- _What is required_: One part of the entries below is wanted: the lines from the one containing "len_r | 4 |" through the one containing "tx_done | 1 |". Write those out exactly and nothing else.

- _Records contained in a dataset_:
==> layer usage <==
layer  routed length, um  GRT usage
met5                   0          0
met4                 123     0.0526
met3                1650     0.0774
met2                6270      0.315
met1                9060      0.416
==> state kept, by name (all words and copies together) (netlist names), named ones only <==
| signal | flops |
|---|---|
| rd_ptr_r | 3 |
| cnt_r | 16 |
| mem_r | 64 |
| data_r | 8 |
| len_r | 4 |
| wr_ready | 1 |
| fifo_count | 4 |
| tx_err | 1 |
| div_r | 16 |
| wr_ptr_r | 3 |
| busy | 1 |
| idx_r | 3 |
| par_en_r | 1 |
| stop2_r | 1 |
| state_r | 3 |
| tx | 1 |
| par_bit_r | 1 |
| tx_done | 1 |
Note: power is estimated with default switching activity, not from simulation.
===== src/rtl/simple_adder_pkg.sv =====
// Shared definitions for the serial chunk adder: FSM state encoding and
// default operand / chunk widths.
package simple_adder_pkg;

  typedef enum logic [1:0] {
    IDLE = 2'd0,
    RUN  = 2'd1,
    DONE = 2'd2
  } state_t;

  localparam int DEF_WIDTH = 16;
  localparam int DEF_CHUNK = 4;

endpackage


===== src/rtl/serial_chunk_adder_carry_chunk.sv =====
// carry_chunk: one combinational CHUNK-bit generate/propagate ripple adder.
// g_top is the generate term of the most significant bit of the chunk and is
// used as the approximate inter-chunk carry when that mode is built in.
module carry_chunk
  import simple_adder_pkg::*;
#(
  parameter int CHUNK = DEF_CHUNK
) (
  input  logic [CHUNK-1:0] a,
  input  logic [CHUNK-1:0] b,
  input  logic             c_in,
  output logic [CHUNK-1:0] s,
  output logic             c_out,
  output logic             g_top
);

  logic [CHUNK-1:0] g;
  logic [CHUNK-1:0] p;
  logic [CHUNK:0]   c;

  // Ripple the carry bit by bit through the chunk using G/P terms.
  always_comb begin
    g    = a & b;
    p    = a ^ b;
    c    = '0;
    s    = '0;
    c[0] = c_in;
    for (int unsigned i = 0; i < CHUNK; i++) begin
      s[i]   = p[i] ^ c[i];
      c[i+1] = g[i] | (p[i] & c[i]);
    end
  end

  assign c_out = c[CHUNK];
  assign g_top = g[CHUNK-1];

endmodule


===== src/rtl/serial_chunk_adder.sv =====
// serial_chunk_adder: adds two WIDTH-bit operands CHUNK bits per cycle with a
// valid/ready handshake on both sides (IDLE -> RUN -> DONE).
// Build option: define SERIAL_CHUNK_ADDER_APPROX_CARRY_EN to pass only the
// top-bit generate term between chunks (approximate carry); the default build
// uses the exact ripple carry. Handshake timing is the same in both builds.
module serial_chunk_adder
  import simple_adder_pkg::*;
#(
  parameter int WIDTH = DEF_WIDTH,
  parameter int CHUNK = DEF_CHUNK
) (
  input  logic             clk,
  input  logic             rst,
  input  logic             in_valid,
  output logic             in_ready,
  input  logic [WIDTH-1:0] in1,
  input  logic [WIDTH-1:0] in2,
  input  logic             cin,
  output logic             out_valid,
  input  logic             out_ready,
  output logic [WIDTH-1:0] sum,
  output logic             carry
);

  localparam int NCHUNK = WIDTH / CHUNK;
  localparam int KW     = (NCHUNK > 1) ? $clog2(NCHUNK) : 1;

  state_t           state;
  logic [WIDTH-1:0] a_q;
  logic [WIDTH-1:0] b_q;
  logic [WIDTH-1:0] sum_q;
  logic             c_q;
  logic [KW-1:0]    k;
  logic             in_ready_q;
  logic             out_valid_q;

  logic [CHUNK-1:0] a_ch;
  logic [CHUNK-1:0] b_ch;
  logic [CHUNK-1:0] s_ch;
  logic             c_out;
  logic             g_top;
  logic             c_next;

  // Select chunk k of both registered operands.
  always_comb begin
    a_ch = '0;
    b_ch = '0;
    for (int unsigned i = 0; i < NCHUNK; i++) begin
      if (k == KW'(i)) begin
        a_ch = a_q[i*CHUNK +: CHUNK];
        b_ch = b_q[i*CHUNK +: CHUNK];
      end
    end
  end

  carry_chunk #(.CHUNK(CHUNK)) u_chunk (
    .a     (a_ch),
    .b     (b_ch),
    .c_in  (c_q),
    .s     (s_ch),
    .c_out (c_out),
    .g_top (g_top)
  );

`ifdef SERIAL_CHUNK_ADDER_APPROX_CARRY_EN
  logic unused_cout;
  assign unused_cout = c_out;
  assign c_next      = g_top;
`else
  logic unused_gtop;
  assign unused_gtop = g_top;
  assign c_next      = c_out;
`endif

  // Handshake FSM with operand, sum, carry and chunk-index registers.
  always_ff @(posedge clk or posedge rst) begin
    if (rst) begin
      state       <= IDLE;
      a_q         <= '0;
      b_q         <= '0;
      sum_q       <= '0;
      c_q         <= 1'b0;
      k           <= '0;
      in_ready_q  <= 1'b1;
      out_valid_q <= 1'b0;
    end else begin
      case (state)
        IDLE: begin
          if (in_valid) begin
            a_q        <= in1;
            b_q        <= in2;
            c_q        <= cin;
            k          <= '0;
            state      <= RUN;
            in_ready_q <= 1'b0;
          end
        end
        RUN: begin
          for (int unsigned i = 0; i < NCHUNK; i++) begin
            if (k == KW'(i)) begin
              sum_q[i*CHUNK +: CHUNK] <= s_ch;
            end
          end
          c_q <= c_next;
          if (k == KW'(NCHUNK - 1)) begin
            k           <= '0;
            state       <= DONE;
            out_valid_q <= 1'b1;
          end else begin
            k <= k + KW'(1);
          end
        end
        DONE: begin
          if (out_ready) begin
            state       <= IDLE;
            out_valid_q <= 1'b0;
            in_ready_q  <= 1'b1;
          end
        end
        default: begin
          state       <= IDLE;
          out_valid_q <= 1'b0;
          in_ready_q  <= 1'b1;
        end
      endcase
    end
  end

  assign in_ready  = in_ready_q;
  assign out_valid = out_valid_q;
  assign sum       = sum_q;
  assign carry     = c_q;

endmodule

- _Response_:
| len_r | 4 |
| wr_ready | 1 |
| fifo_count | 4 |
| tx_err | 1 |
| div_r | 16 |
| wr_ptr_r | 3 |
| busy | 1 |
| idx_r | 3 |
| par_en_r | 1 |
| stop2_r | 1 |
| state_r | 3 |
| tx | 1 |
| par_bit_r | 1 |
| tx_done | 1 |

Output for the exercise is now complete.